→ **TASK DIRECTIONS**
Would you please copy each line of the listing that mentions "seeds"?

* * * *

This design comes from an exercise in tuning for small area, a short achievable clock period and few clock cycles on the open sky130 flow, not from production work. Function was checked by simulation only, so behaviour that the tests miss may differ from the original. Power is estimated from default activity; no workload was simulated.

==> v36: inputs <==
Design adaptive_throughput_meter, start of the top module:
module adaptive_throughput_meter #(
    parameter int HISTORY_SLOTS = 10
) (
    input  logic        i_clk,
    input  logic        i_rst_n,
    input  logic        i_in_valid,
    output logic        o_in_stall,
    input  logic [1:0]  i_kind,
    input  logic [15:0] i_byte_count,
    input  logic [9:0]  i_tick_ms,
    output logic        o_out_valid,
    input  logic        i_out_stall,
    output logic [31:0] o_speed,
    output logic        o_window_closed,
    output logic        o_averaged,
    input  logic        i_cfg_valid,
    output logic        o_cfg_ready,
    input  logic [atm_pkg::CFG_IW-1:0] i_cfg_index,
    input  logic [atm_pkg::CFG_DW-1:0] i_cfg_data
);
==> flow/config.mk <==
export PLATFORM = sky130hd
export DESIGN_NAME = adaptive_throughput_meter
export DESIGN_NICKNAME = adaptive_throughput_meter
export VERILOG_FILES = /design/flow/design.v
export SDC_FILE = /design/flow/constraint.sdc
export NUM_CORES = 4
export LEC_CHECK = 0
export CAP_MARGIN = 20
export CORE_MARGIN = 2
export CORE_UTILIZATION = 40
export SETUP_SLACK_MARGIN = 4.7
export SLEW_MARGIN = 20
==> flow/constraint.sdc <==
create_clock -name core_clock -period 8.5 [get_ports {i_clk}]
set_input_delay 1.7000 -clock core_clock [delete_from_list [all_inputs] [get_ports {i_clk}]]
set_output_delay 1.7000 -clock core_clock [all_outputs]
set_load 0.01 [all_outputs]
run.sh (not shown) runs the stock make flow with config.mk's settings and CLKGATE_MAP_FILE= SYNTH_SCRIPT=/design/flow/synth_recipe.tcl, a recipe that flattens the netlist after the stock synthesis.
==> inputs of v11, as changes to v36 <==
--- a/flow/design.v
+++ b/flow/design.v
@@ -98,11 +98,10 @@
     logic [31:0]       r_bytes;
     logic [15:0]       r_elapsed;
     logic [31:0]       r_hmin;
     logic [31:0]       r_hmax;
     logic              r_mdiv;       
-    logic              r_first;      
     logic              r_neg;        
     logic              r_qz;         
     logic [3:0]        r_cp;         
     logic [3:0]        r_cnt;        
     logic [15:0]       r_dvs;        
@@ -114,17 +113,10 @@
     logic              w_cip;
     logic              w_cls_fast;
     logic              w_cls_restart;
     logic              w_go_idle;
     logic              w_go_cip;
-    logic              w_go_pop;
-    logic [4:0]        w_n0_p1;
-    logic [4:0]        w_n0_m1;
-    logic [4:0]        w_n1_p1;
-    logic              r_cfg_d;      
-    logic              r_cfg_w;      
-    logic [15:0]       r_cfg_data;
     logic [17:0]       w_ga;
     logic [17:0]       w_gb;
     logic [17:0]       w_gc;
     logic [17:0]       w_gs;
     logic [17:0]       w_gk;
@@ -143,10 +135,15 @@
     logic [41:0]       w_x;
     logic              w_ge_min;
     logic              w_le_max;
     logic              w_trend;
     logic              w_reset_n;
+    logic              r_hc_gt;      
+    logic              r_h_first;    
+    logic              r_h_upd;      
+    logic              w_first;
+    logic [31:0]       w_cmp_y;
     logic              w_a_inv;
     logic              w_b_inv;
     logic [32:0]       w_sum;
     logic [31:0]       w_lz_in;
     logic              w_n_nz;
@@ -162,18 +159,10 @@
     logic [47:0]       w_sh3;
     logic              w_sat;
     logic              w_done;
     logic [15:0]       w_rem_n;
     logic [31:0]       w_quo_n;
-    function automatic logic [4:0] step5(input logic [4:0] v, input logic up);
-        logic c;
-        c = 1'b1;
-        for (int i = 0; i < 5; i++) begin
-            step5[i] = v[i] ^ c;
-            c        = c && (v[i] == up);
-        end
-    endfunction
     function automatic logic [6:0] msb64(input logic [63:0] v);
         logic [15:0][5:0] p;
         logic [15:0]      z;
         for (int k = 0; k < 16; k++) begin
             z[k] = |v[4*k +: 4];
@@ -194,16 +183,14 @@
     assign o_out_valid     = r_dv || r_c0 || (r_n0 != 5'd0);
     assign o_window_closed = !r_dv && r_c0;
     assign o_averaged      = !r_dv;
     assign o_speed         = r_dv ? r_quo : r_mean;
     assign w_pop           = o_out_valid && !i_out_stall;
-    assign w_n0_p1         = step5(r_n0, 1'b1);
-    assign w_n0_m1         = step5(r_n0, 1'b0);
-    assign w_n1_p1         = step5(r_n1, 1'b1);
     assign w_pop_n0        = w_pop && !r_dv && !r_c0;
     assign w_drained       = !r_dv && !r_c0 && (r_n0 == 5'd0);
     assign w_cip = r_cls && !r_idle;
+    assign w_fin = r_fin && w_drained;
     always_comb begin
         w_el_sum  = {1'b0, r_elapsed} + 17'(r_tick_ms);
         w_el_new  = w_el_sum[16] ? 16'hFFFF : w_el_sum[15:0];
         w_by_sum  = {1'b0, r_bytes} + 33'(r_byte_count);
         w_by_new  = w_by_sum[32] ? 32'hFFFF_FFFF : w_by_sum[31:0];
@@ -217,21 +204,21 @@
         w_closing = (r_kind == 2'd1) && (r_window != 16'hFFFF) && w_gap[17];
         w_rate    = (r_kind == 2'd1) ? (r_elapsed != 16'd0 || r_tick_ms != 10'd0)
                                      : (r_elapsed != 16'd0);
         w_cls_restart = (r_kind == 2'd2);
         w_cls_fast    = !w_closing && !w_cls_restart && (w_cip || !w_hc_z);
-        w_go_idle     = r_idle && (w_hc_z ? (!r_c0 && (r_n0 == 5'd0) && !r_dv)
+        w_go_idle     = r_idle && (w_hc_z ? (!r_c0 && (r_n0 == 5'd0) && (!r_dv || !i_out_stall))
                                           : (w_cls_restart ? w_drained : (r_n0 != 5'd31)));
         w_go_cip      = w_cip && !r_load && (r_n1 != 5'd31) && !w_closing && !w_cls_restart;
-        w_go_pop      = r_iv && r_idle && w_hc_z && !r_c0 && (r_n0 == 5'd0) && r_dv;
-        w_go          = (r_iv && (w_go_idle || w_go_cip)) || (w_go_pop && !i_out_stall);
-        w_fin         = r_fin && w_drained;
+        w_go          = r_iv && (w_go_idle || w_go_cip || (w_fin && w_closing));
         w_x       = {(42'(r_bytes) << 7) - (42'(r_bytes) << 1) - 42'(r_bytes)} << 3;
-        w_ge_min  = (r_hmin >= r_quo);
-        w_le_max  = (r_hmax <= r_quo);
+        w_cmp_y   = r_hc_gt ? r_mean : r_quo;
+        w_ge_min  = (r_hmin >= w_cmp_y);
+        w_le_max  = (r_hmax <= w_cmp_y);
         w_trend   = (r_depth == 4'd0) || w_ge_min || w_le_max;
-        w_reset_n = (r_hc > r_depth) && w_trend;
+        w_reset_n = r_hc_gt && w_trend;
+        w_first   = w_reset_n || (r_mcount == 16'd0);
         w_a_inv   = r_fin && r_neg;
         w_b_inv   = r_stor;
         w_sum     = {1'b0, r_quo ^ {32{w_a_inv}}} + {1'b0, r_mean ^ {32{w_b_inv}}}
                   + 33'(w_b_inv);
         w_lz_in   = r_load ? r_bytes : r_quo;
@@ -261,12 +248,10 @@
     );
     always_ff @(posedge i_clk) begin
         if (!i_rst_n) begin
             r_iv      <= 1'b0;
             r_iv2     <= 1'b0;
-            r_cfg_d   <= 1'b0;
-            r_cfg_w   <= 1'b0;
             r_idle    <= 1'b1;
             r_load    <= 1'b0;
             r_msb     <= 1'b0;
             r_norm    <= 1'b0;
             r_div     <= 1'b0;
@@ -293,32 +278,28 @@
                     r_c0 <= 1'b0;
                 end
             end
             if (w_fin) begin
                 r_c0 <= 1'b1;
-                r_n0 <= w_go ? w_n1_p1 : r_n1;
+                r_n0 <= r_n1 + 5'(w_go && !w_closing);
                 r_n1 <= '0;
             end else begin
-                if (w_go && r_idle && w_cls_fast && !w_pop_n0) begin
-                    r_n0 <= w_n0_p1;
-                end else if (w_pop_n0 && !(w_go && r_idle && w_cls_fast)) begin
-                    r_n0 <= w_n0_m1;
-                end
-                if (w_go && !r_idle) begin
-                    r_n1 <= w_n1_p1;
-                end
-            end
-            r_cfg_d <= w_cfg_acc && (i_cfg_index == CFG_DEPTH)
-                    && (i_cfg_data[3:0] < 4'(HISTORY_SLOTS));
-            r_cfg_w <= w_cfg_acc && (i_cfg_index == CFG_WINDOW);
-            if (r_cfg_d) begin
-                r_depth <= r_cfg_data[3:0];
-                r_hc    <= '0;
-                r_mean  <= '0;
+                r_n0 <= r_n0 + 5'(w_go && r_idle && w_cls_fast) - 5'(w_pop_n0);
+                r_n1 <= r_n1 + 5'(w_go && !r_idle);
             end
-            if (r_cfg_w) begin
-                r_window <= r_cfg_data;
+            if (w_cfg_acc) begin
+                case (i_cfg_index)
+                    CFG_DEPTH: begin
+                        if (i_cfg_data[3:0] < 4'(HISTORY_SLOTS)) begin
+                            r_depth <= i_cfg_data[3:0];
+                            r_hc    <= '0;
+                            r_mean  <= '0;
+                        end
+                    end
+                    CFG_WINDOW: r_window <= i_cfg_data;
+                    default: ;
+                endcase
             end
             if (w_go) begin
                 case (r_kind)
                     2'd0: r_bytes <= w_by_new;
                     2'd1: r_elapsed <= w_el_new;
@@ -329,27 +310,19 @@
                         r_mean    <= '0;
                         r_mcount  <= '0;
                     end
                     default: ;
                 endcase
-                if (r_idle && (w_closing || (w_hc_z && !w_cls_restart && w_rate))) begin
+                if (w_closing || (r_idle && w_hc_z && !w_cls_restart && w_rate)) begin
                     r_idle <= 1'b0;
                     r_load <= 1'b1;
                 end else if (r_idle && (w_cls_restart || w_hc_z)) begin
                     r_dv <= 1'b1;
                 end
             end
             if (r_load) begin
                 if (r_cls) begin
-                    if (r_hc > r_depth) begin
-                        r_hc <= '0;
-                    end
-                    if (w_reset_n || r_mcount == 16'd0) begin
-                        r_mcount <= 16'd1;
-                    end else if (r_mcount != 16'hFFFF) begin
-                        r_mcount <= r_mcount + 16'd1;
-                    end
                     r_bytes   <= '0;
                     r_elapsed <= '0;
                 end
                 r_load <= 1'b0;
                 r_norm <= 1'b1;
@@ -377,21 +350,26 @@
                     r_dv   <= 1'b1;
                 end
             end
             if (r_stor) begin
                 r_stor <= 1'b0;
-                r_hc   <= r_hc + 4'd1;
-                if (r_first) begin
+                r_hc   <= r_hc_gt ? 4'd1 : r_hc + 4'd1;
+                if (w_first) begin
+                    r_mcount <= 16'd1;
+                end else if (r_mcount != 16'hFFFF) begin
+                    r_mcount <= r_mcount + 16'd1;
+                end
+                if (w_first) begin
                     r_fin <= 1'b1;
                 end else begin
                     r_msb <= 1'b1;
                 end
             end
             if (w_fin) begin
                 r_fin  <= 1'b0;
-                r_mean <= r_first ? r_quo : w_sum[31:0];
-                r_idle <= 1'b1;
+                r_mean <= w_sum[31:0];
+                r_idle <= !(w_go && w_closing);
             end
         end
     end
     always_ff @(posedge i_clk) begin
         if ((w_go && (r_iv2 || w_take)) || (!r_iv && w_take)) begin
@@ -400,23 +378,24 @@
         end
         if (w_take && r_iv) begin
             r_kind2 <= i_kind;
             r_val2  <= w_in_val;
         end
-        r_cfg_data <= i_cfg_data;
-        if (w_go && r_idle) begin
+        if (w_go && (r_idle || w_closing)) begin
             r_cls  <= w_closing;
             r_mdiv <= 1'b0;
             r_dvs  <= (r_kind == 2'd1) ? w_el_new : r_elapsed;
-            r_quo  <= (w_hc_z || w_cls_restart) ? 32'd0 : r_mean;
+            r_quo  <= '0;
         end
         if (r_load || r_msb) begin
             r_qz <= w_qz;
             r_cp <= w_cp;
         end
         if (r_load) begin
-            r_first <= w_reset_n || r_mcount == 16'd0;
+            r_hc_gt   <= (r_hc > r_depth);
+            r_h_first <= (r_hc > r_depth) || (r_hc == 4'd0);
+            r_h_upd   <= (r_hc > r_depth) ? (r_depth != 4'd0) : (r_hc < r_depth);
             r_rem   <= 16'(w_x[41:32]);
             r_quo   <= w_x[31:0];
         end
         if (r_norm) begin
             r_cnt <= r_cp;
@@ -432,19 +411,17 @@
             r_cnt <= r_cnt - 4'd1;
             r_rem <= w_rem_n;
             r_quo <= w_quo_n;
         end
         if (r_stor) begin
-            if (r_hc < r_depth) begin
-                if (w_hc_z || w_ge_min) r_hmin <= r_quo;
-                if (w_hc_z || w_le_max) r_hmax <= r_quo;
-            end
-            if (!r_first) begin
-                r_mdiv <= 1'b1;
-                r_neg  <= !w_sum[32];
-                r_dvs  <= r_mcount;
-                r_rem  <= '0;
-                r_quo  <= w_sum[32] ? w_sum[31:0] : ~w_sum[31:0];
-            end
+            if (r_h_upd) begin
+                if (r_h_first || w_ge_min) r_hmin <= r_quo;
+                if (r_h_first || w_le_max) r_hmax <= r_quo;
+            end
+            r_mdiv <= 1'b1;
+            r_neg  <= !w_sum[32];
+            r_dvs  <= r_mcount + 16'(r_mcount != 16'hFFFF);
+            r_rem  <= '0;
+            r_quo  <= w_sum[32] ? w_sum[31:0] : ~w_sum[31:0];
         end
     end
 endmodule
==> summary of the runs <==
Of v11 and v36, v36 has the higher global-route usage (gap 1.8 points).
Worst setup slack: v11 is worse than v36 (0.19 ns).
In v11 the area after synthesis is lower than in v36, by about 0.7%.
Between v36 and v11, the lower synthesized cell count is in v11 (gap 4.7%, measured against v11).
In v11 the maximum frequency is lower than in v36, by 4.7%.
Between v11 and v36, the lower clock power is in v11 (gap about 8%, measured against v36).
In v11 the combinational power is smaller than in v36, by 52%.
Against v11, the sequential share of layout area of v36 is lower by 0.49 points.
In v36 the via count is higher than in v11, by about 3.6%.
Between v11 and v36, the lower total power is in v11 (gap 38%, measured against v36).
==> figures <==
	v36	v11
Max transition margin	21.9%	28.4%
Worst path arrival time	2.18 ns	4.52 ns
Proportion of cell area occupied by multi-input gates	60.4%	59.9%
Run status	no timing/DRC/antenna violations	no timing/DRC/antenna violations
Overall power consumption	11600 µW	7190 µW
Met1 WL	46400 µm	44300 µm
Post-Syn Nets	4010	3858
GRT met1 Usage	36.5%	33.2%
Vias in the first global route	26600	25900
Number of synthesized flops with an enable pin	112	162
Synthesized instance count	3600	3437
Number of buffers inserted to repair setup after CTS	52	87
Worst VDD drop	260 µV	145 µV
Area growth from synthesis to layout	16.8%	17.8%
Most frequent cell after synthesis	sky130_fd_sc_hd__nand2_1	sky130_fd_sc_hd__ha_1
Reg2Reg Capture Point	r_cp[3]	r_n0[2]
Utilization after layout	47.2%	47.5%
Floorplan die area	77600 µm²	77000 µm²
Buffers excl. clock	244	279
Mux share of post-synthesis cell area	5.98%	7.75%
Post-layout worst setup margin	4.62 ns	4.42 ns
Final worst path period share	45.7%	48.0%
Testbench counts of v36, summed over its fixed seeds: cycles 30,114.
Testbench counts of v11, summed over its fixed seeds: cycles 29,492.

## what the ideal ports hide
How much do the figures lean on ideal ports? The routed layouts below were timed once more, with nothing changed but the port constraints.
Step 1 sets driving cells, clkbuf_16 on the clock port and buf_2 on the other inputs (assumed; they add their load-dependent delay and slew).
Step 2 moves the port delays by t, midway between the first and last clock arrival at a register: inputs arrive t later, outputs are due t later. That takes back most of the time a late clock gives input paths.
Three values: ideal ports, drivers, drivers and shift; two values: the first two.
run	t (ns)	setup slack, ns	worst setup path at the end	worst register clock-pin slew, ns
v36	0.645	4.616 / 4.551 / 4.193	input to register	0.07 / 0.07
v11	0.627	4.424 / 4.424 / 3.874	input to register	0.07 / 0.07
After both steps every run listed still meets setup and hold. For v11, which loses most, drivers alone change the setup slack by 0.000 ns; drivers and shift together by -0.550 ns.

* * * *

→ **REPLY**
Testbench counts of v36, summed over its fixed seeds: cycles 30,114.
Testbench counts of v11, summed over its fixed seeds: cycles 29,492.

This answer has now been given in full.